The process is applied to the knapsack problem as shown below. Even if there is no intrinsic sequentiality of the items, it helps if we think of the n input items as labeled from 1 to n and sequentially ordered.

The final optimal solution S ⊆ {1, 2 ... n} may consist in one and only one of the following two situations:

Case 1: item n does not belong to the optimal solution. In this case, the optimal solution must include only items from the first n - 1 items, while the total size of the items is smaller or equal with W, and the total value V is the maximum possible.

Case 2: the item n belongs to the optimal solution. In this case the optimal solution consists in item n and the optimal solution of the subset of n - 1 items {1, 2, ... n-1} for which the maximum size is W-wn (wn is already "allocated" to item n, which is part of the solution).

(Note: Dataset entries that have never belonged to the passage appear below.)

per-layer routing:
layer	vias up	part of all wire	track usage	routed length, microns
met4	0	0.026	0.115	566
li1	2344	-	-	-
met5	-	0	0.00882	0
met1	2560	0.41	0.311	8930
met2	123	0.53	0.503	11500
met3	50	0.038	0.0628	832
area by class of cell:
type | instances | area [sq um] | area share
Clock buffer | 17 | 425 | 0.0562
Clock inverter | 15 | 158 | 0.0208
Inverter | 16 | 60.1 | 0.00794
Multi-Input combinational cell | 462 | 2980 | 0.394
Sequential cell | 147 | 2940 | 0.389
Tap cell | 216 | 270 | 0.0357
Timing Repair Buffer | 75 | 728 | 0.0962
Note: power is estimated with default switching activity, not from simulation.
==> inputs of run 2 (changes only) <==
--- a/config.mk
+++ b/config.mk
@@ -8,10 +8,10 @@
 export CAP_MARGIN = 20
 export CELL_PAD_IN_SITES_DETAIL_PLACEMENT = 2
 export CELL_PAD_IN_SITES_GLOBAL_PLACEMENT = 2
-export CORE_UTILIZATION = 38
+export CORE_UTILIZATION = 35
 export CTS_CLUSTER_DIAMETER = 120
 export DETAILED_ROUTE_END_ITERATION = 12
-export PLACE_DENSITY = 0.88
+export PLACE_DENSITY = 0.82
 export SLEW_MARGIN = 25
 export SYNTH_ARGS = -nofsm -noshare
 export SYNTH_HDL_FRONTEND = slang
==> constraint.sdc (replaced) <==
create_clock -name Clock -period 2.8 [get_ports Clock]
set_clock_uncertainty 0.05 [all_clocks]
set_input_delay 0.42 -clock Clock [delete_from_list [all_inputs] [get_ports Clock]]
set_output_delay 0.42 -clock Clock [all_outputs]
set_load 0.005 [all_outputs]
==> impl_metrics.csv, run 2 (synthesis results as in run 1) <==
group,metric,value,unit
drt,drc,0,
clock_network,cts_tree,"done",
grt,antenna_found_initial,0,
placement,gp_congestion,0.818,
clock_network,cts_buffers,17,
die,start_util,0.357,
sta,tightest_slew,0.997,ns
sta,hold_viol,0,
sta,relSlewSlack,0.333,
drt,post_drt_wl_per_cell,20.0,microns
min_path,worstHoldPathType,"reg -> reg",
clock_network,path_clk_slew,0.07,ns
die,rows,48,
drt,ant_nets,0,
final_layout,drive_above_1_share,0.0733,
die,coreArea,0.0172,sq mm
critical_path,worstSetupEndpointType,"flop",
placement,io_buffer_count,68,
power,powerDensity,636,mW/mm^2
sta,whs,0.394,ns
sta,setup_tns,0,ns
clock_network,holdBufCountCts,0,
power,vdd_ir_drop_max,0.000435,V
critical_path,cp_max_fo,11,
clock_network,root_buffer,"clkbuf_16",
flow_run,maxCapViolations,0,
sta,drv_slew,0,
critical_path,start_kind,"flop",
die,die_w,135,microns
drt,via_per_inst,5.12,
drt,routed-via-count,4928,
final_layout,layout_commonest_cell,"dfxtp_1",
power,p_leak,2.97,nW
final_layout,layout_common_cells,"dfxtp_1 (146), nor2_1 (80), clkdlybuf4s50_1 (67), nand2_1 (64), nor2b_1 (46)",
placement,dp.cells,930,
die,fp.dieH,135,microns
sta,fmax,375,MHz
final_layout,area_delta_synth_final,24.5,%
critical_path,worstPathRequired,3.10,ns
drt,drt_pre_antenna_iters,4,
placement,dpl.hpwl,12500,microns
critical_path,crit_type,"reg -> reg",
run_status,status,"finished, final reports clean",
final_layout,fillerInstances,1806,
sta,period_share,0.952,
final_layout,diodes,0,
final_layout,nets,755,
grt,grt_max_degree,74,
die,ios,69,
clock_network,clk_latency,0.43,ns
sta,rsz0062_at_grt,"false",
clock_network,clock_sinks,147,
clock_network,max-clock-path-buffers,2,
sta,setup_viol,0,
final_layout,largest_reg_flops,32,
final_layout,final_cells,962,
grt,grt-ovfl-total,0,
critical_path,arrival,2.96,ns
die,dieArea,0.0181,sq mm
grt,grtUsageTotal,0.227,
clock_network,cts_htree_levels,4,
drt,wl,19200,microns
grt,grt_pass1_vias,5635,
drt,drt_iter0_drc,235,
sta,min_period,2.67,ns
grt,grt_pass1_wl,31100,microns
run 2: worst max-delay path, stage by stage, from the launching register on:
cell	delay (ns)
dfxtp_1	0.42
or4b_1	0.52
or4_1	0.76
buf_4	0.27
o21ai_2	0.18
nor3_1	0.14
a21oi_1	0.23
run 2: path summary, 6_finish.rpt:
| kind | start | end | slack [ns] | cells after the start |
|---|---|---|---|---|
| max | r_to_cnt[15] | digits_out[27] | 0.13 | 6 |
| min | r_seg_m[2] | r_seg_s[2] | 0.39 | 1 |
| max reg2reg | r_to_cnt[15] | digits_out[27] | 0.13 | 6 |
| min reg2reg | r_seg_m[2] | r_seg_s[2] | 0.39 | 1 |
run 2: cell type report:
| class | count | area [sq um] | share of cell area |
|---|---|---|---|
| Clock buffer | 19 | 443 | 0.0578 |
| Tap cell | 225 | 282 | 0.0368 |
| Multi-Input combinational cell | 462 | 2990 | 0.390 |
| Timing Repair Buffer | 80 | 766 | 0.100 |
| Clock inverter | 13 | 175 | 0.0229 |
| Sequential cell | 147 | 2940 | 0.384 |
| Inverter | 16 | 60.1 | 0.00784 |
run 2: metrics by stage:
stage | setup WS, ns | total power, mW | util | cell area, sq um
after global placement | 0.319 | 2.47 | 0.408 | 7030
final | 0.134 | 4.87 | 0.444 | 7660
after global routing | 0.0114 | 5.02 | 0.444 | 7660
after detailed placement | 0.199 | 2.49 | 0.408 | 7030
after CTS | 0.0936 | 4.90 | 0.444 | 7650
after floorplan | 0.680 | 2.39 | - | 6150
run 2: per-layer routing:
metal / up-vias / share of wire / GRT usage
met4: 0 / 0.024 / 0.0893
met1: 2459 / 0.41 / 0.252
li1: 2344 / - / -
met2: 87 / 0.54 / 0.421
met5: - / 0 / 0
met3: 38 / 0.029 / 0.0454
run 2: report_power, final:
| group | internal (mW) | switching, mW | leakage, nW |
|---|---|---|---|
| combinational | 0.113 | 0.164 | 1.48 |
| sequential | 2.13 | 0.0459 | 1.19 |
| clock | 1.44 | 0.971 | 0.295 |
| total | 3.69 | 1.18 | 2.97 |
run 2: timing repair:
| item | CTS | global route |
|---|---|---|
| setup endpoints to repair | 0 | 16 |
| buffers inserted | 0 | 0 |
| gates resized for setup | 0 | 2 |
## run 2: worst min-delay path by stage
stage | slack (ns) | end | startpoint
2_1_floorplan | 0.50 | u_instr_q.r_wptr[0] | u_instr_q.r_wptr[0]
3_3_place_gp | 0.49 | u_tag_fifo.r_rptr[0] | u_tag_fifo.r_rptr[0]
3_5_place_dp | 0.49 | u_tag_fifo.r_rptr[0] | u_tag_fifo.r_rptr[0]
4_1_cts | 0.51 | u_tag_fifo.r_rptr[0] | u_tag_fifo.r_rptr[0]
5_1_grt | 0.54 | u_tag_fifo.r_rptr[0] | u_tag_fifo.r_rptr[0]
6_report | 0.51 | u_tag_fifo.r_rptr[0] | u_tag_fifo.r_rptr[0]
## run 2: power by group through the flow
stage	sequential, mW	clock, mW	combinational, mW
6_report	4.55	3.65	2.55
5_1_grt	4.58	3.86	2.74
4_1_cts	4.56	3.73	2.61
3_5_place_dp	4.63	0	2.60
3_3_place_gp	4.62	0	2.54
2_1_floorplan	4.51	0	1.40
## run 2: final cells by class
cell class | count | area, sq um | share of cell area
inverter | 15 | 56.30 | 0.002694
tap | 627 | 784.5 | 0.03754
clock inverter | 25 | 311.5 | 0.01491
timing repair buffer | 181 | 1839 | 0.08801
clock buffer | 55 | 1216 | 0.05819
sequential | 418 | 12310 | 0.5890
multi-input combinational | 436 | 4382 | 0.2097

             │ ∑vi, where n ∉ S and ∑wi ≤ W,
             │i∈S                  i∈S
  V = max of │
             │vn+∑vi, where n ∈ S and ∑ wi ≤ W-wn
             │  i∈S-{n}              i∈S-{n}

This reasoning can be applied backwards to an intermediary sub-problem when only i {1, 2, ... i} items are concerned, and yields a recurrence formula we can then use algorithmically. To write down the recurrence formula, we introduce the following notation: let Vi,x be the maximum value that we can get by using only the first i items {1, 2, ... i} while the total size of all those items combined is at most x.

The recurrence for step i can be expressed as such:

              │ V(i-1),x
Vi,x = max of │  
              │ vi+V(i-1),(x-wi)

The algorithm consists in a double loop over i and x that computes the components of the recurrence:

initialize a bidimensional Vn+1,W+1 array to V[0..n][0..W] to 0
for i = 1 to n: # for each item, starting with first
  for x = 0 to W: # for each possible weight from 0 to capacity
    V[i][x] = max(V[i-1][x], vi+V[i-1][x-wi]) # for x ≤ wi, the second operand is ignored.